** Action item **
Report each line of the entries below that includes "endpoints".

** Supplied data **

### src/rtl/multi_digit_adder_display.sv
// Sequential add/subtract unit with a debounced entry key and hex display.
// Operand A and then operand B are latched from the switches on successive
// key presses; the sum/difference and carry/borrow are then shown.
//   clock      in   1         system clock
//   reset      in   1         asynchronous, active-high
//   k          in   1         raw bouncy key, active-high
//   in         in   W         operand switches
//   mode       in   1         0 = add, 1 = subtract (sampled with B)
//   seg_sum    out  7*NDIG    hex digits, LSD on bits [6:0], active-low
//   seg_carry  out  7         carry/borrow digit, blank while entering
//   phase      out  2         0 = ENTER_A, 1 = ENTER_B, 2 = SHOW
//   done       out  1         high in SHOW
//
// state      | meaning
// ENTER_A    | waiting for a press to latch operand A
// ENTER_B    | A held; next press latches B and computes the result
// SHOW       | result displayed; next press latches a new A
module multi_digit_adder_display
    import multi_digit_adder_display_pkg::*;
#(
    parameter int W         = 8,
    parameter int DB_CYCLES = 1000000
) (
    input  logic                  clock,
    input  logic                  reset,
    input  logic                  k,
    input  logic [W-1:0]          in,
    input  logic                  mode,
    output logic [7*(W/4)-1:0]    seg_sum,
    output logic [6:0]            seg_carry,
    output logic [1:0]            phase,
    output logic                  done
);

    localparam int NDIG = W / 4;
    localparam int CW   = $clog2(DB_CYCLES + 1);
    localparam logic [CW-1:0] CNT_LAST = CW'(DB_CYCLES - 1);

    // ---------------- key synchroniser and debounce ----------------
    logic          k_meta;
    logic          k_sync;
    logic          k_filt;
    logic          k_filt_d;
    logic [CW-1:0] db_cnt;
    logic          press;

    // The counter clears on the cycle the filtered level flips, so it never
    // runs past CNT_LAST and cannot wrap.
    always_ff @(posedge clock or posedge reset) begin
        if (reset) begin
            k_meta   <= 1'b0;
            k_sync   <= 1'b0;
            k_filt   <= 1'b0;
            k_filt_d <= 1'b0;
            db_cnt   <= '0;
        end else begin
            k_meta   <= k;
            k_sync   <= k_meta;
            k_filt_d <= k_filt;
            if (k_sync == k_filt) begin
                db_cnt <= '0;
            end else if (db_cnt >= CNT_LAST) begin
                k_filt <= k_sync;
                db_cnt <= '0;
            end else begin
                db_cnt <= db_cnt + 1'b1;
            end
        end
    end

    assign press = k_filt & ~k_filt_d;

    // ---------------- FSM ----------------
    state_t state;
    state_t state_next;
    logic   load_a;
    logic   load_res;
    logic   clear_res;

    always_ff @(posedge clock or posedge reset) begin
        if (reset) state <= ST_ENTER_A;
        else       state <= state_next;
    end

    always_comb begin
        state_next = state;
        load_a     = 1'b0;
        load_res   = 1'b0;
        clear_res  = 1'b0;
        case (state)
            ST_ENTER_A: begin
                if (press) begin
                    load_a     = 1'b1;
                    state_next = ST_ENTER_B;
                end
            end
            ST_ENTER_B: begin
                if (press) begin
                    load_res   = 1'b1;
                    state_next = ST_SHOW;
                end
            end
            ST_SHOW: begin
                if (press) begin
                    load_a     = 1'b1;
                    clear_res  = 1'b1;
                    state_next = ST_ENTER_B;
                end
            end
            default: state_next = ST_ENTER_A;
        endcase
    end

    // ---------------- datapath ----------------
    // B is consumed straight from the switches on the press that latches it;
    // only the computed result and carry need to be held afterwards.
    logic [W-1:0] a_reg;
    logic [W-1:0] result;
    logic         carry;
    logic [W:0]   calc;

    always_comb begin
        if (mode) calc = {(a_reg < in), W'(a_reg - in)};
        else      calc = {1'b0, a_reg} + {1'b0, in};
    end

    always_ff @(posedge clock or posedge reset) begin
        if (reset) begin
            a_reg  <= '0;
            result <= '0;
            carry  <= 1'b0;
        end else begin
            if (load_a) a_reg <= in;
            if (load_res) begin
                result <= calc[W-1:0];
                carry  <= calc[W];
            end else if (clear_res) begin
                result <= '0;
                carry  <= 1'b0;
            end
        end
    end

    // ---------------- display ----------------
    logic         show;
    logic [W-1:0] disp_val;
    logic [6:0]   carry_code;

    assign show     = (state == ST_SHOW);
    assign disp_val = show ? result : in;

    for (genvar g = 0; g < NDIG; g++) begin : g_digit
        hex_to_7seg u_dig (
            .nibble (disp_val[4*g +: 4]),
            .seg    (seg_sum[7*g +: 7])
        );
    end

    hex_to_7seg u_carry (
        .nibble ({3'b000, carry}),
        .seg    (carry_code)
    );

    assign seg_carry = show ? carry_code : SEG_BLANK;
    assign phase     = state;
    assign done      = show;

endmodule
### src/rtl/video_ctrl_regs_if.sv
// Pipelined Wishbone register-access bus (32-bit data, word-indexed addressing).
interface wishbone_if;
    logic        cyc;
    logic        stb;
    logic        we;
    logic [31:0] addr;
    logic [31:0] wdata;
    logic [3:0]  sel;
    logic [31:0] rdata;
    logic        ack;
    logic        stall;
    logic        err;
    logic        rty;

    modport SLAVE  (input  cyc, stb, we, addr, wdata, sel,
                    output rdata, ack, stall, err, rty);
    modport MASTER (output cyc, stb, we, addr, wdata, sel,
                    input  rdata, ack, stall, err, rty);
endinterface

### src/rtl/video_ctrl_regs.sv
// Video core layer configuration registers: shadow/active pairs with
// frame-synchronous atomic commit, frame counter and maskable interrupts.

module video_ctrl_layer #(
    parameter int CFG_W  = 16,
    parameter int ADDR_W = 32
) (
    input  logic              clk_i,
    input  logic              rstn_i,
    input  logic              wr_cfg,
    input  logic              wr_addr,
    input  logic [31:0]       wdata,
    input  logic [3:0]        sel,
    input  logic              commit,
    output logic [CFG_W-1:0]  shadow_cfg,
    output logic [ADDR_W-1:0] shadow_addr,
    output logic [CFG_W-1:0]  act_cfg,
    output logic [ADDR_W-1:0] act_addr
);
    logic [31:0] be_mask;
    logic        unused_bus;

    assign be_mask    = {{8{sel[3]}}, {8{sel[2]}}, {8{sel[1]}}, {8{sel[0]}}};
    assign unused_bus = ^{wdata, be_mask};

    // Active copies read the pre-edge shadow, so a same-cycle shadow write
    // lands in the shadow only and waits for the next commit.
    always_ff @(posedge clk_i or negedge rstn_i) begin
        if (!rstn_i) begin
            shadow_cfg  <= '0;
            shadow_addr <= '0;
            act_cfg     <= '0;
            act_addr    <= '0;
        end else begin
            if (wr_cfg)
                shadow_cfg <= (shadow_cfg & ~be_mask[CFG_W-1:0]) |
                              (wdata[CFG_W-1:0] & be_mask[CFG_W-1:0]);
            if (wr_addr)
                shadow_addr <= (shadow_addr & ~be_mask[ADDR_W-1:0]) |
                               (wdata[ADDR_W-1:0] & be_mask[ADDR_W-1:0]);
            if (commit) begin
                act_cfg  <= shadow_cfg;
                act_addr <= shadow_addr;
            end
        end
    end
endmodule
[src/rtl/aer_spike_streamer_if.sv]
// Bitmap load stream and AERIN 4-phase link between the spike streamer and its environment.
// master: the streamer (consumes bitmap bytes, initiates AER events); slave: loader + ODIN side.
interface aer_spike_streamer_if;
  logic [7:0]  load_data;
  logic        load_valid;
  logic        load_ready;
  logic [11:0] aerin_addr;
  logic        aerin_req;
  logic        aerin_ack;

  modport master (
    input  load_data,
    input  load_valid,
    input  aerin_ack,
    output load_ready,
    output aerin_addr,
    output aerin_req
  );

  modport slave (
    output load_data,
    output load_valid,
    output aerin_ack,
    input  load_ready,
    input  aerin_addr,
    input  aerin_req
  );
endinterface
--
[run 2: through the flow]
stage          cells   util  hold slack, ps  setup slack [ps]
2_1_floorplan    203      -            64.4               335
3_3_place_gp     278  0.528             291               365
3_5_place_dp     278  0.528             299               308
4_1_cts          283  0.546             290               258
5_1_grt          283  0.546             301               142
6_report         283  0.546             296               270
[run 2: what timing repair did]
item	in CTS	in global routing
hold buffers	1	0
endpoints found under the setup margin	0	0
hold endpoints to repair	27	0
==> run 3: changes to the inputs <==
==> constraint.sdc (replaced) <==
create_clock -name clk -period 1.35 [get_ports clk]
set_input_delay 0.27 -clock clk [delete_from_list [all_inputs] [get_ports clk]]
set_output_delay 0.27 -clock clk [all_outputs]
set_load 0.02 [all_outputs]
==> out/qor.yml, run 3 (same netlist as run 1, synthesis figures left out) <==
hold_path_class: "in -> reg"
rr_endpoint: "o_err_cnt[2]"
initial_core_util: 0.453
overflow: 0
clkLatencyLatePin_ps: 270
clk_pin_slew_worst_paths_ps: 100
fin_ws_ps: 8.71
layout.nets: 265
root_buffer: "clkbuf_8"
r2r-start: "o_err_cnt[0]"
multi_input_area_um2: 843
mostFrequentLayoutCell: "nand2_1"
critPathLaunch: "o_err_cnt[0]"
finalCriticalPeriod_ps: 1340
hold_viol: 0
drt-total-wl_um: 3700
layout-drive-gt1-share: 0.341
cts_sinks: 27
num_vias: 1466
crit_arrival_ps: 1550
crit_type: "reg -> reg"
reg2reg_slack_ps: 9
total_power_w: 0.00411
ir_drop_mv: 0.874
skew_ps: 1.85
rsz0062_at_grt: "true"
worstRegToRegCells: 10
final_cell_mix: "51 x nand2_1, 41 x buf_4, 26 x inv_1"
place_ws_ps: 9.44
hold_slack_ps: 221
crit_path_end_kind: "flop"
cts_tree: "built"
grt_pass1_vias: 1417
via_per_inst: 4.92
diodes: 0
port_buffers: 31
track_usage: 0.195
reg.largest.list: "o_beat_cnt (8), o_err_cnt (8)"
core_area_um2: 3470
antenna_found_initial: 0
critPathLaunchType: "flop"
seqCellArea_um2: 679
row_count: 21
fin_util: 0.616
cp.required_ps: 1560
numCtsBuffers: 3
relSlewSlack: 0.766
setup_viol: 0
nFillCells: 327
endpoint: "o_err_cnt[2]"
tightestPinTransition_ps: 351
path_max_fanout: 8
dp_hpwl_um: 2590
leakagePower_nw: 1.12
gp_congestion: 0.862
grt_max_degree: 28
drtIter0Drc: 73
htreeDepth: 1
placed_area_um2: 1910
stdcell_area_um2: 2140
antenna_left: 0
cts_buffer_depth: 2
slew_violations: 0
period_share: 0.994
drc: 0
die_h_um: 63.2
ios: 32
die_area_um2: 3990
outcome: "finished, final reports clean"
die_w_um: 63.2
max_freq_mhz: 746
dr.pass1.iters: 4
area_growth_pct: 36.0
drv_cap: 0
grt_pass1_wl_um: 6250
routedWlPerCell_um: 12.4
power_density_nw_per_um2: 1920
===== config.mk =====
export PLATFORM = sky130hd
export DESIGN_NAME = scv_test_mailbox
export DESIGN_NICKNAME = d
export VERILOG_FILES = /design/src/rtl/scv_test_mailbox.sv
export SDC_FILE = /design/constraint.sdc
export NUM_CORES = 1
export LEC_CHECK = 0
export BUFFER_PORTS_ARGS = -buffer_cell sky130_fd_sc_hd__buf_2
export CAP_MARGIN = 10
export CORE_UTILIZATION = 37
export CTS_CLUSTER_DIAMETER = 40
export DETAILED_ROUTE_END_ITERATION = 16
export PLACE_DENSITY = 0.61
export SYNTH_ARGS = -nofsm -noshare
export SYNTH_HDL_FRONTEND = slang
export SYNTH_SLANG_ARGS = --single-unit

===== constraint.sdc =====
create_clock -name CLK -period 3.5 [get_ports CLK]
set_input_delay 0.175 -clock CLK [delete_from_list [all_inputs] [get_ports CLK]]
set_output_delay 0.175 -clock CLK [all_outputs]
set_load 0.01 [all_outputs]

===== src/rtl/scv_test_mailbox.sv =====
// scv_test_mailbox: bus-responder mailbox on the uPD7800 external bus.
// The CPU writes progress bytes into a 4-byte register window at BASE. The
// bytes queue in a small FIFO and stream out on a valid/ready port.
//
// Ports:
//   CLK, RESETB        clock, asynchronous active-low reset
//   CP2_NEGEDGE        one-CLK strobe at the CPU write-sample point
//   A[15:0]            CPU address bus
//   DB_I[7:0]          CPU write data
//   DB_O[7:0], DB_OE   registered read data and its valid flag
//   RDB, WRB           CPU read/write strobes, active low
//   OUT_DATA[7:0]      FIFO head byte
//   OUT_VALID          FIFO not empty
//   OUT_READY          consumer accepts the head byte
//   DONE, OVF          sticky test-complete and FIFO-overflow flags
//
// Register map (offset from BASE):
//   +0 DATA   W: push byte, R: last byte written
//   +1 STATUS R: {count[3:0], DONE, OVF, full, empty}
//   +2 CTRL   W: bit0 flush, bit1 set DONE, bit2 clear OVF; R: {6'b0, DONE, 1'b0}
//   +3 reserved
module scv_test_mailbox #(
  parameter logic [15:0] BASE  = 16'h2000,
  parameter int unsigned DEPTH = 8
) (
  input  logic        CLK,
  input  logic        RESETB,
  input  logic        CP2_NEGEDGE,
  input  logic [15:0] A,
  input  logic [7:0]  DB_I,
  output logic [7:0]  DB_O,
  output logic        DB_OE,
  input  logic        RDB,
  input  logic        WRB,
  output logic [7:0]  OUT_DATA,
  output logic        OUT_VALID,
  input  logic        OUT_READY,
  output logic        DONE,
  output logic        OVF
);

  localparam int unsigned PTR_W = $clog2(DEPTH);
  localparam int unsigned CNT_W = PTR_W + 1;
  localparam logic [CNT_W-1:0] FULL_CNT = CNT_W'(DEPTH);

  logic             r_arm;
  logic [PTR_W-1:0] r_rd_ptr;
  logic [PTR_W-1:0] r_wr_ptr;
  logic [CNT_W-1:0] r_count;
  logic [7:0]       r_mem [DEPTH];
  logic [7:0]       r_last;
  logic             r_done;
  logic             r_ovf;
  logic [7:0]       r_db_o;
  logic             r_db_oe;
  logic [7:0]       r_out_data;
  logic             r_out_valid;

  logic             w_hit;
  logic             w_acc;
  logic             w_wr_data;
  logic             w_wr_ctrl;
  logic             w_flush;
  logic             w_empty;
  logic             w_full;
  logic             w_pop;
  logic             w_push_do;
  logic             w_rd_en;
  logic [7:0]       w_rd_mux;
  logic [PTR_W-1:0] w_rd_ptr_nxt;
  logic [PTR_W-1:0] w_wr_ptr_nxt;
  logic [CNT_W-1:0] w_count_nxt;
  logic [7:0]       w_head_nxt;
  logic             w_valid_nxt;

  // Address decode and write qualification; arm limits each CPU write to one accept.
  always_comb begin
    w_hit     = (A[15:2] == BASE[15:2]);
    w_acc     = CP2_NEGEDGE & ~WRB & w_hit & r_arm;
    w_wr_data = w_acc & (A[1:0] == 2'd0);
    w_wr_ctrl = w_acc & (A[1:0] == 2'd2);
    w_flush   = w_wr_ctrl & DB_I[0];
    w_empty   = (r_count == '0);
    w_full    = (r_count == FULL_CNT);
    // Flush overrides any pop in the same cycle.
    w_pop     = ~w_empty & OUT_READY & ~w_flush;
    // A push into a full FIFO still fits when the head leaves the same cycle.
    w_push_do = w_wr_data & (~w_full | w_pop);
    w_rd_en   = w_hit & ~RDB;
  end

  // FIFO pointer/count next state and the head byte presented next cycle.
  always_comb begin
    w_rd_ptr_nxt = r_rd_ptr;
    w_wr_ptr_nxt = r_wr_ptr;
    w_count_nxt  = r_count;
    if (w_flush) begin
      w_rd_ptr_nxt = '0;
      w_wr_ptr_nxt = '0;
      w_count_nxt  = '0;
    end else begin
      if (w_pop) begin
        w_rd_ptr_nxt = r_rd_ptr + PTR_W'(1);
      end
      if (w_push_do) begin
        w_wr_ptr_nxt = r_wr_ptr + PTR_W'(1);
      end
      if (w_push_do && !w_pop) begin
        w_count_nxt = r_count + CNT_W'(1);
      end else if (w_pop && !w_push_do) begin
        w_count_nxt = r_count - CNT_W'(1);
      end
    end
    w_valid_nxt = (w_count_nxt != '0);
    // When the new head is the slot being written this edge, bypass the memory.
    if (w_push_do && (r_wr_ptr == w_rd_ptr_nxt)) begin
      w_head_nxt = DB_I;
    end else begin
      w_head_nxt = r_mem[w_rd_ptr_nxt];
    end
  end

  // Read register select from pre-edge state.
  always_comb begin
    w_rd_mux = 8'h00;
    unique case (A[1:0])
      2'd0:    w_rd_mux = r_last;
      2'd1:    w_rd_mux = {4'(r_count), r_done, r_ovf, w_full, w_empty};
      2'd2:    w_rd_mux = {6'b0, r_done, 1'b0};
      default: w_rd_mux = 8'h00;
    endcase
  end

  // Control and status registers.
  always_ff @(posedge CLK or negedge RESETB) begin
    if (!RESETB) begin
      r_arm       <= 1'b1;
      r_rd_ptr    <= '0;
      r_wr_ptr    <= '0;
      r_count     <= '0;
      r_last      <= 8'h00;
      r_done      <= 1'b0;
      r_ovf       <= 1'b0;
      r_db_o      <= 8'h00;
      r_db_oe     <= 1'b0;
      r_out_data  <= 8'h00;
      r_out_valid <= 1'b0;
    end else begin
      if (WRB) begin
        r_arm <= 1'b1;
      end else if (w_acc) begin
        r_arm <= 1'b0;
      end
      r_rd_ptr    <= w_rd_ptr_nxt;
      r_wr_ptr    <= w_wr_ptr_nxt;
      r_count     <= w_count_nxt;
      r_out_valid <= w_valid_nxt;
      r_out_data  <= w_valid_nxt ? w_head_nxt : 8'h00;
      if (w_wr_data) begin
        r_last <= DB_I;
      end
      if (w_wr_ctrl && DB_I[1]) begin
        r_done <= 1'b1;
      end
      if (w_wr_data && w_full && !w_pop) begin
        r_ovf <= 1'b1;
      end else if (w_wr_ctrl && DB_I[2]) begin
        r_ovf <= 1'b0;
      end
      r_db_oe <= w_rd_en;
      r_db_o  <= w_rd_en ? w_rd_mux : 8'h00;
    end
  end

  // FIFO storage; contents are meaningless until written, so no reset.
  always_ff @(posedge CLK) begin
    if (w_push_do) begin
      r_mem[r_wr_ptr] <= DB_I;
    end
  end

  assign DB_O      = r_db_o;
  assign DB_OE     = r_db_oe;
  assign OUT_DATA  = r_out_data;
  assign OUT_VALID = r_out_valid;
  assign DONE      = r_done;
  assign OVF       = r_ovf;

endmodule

** Result of the exercise **
endpoints found under the setup margin	0	0
hold endpoints to repair	27	0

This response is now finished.